Qi Pan, a Cambridge University researcher has developed proForma. ProForma is a tool that turns any normal webcam into a 3D scanner. I got to interview him and talk about his product, which if it worked could one of  the holy grails of mass customization. It would enable anyone to inexpensively turn things digital and then reproduce them.

Joris Peels: So how did you get started on this project?

Qi Pan: At the start of my PhD, I was interested in real-time 3D modeling of
outdoor scenes. However, several months in, I realised that current
processing power wasn’t enough to model outdoor scenes well (due to
occlusions, lack of texture, etc). Therefore I turned my attention to
smaller objects, which would stand a better chance on current
hardware. With smaller objects though, they would always be sitting in
an environment, which you wouldn’t want to model, which led me to the
idea of using a fixed camera and separating the object using motion.
All of the design choices made in the system were then tailored
towards making everything as fast as possible, whilst still producing
a reasonable output.

How long did it take?

The project as it stands has taken around a year and a half to
develop, although not all of that time was spent on development (time
was also spent on publications and attending various conferences).

What was hard to do?

The hardest thing to do was to combine all of the system components
into a real-time system. The problem with real-time is that if any one
part of the system is not working well, your system just doesn’t work
full stop. Therefore you need to make sure all parts are well
optimised and producing the right output at the right time for the
other components. When designing each component, the utmost care had
to be taken to ensure that we were doing things as efficiently as
possible, using the best available algorithms (or inventing our own if
none existed).


How does it work exactly?

The system works in two stages.
The first stage is a tracker, and uses the partial 3D model we’ve
constructed to work out the position and orientation of the object
relative to the camera. This stage also tracks the position of
interest points (areas of high contrast change) in the images
frame-to-frame. After a significant enough motion is detected, a
key-frame plus the interest point tracks are passed to the
reconstruction stage. Only interest points on the object are tracked
as there is a mathematical constraint on the motion of points on a
rigid object (based on Epipolar geometry).
The reconstruction stage takes these feature tracks and triangulates
3D positions in order to form a cloud of points. This is then meshed
using a 3D Delaunay tetrahedralisation. This however merely partitions
the convex hull of the points into tetrahedra, so therefore we need to
employ a carving algorithm to remove incorrect tetrahedra from
concavities in the object. We formulated a very efficient
probabilistic carving algorithm to achieve this, which allows us to
obtain the surface of the object based on the interest points we’ve
seen in each keyframe.
This method requires a partial 3D model to track from, which isn’t
available right at the start of reconstruction (but is later).
Therefore, our initialisation step differs slightly from normal
operation. We assume that at least part of the object falls within a
large circle at the centre of the image. We track interest points
inside this circle, and use rigid body motion constraints to ascertain
the orientation and position of the object relative to the camera.
Amazingly, this is possible, even if we have no idea about the 3D
positions of the interest points we are tracking! The system then
works as above once we have this initial orientation and position.

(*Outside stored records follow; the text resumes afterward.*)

This design comes from an exercise in tuning for small area, a short achievable clock period and few clock cycles on the open sky130 flow, not from production work. RTL that was checked went through simulation tests only; none was proved equivalent to the original. Power is estimated from default activity; no workload was simulated.

## strv2_vlc_enc
module strv2_vlc_enc (
    input  wire        clk,
    input  wire        rst,             
    input  wire        start,
    input  wire [15:0] cfg_mbtotal,     
    input  wire        in_valid,
    output wire        in_ready,
    input  wire [15:0] in_data,
    output reg         out_valid,
    input  wire        out_ready,
    output wire [15:0] out_data,
    output reg         done,            
    output reg         fault,           
    output reg  [1:0]  err_code,        
    output wire [31:0] code_count,      
    output wire [15:0] hdr_count,       
    output reg  [5:0]  qscale           
);
Settings: LEC_CHECK=0, ABC_AREA=1, CAP_MARGIN=20, CORE_MARGIN=2, CORE_UTILIZATION=60, PLACE_DENSITY=0.75, SETUP_SLACK_MARGIN=5, SLEW_MARGIN=20; clock period 10.0 ns.
standard.sh (not shown) runs the stock make flow with config.mk's settings and CLKGATE_MAP_FILE= SYNTH_SCRIPT=/design/flow/synth_recipe.tcl, a recipe that flattens the netlist after the stock synthesis.
==> flow/flow/run.sh <==
#!/bin/bash
bash standard.sh SETUP_SLACK_MARGIN=7 "BUFFER_PORTS_ARGS=-buffer_cell sky130_fd_sc_hd__buf_1" finish > standard.log 2>&1
Testbench counts at the start, summed over its fixed seeds: cycles 12,985.
Context: an optimization exercise on an open-source flow, tuned for a short achievable clock period and few clock cycles. The choices shown serve that exercise and are no tape-out recipe. Function was checked by simulation only, so behaviour that the tests miss may differ from the original. Power and IR drop assume default switching activity.

## adc16_tapcal
module adc16_tapcal (
    input  wire         clk,
    input  wire         rst,           
    input  wire         start,         
    input  wire [7:0]   cfg_deskew,    
    input  wire [15:0]  cfg_iter,      
    input  wire [15:0]  cfg_snaplen,   
    output wire         busy,
    output reg          done,          
    output reg          done_err,      
    output reg          ev_valid,
    input  wire         ev_ready,
    output reg  [1:0]   ev_op,         
    output reg  [4:0]   ev_tap,
    output reg  [7:0]   ev_mask,
    input  wire         smp_valid,
    input  wire [31:0]  smp_data,
    input  wire         cap_fail,
    output reg          err_valid,
    output reg  [4:0]   err_tap,
    output wire [255:0] err_count,     
    output wire [63:0]  cal_result,    
    output wire [255:0] good_map,      
    output reg          heur_slip
);
    localparam OP_SETTAP  = 2'd0;
    localparam OP_BITSLIP = 2'd1;
    localparam OP_CAPTURE = 2'd2;
    localparam K_NONE    = 2'd0;
    localparam K_TAP     = 2'd1;
    localparam K_EMPTY   = 2'd2;
    localparam K_WRAPPED = 2'd3;
    localparam WRAP_SPAN = 5'd16;
    localparam P_IDLE    = 3'd0;
    localparam P_PROBE0  = 3'd1;
    localparam P_PROBE31 = 3'd2;
    localparam P_SWEEP   = 3'd3;
    localparam P_DECIDE  = 3'd4;
    localparam P_APPLY   = 3'd5;
    reg        busy_r;
    reg [2:0]  phase;
    reg        started;      
    reg        incap;        
    reg [15:0] rem;          
    reg        lastb;        
    reg        par;          
    reg [15:0] itrem;        
    reg        lasti;        
    reg [7:0]  deskew;
    reg [15:0] iter;
    reg [15:0] snaplen;
    reg [4:0]  tapcnt;       
    reg [31:0] tapoh;        
    reg        straddle;
    reg        apply_first;
    reg [7:0]  pend;         
    reg        bv;
    reg        bpar;
    reg        bfin;         
    reg [31:0] bd;
    reg        clr_q;
    reg        capf;
    reg [31:0] acc  [0:7];
    reg [7:0]  z;            
    reg [31:0] gmap [0:7];
    reg [7:0]  anyg;         
    reg [7:0]  oddg;         
  ...
Size: roughly 5200 cells after synthesis, about 680 I/O pins.
clock: 22.0 ns
lec_check: 0
abc_clock_period_in_ps: 3000
cap_margin: 20
core_margin: 2
core_utilization: 40
slew_margin: 20
standard.sh (not shown) runs the stock make flow with config.mk's settings and CLKGATE_MAP_FILE= SYNTH_SCRIPT=/design/flow/synth_recipe.tcl, a recipe that flattens the netlist after the stock synthesis.
==> flow/flow/run.sh <==
#!/bin/bash
set -euo pipefail
bash standard.sh SETUP_SLACK_MARGIN=17 \
  "GLOBAL_PLACEMENT_ARGS=-timing_driven_net_weight_max 4 -timing_driven_nets_percentage 10" \
  finish > flow_make.log 2>&1
The starting point passed the timing, design-rule and antenna checks.
Testbench counts at the start, summed over its fixed seeds: cycles 198,242.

But, can I take a thing and then you will give me a mesh?

Yes, as long as it is textured enough! The system is based on interest
points, so the object must have enough areas of high contrast change.


What are some of the limitations?
This system is of course only a first step in generic object
reconstruction, and as such has a few limitations. One limitation is
the inability to model objects or parts of objects without enough

texture. This is something we are working on – we are seeking to
combine other cues to complement our interest point based approach.

This approach can  in theory be applied to modeling entire scenes,

but then we come up against the problems of the environment not being
textured enough in areas, occlusion and needing more processing power.

The technique as it stands can only be used to model rigid objects due
to the rigid body assumption being used for segmentation.

You will be working more on it in the future?

Yes – we most certainly will! This project is more of a proof of
concept and just the tip of the iceberg in terms of what we can
achieve.

Will there be a tool that people can download?

Yes – we’re currently working on releasing one soon.

When?
I’m currently porting the software to the newest libraries (which
unfortunately means reimplementing lots of stuff from scratch) but in
a few months time we aim to release a linux-based demo which will
hopefully be followed by a windows based demo after that.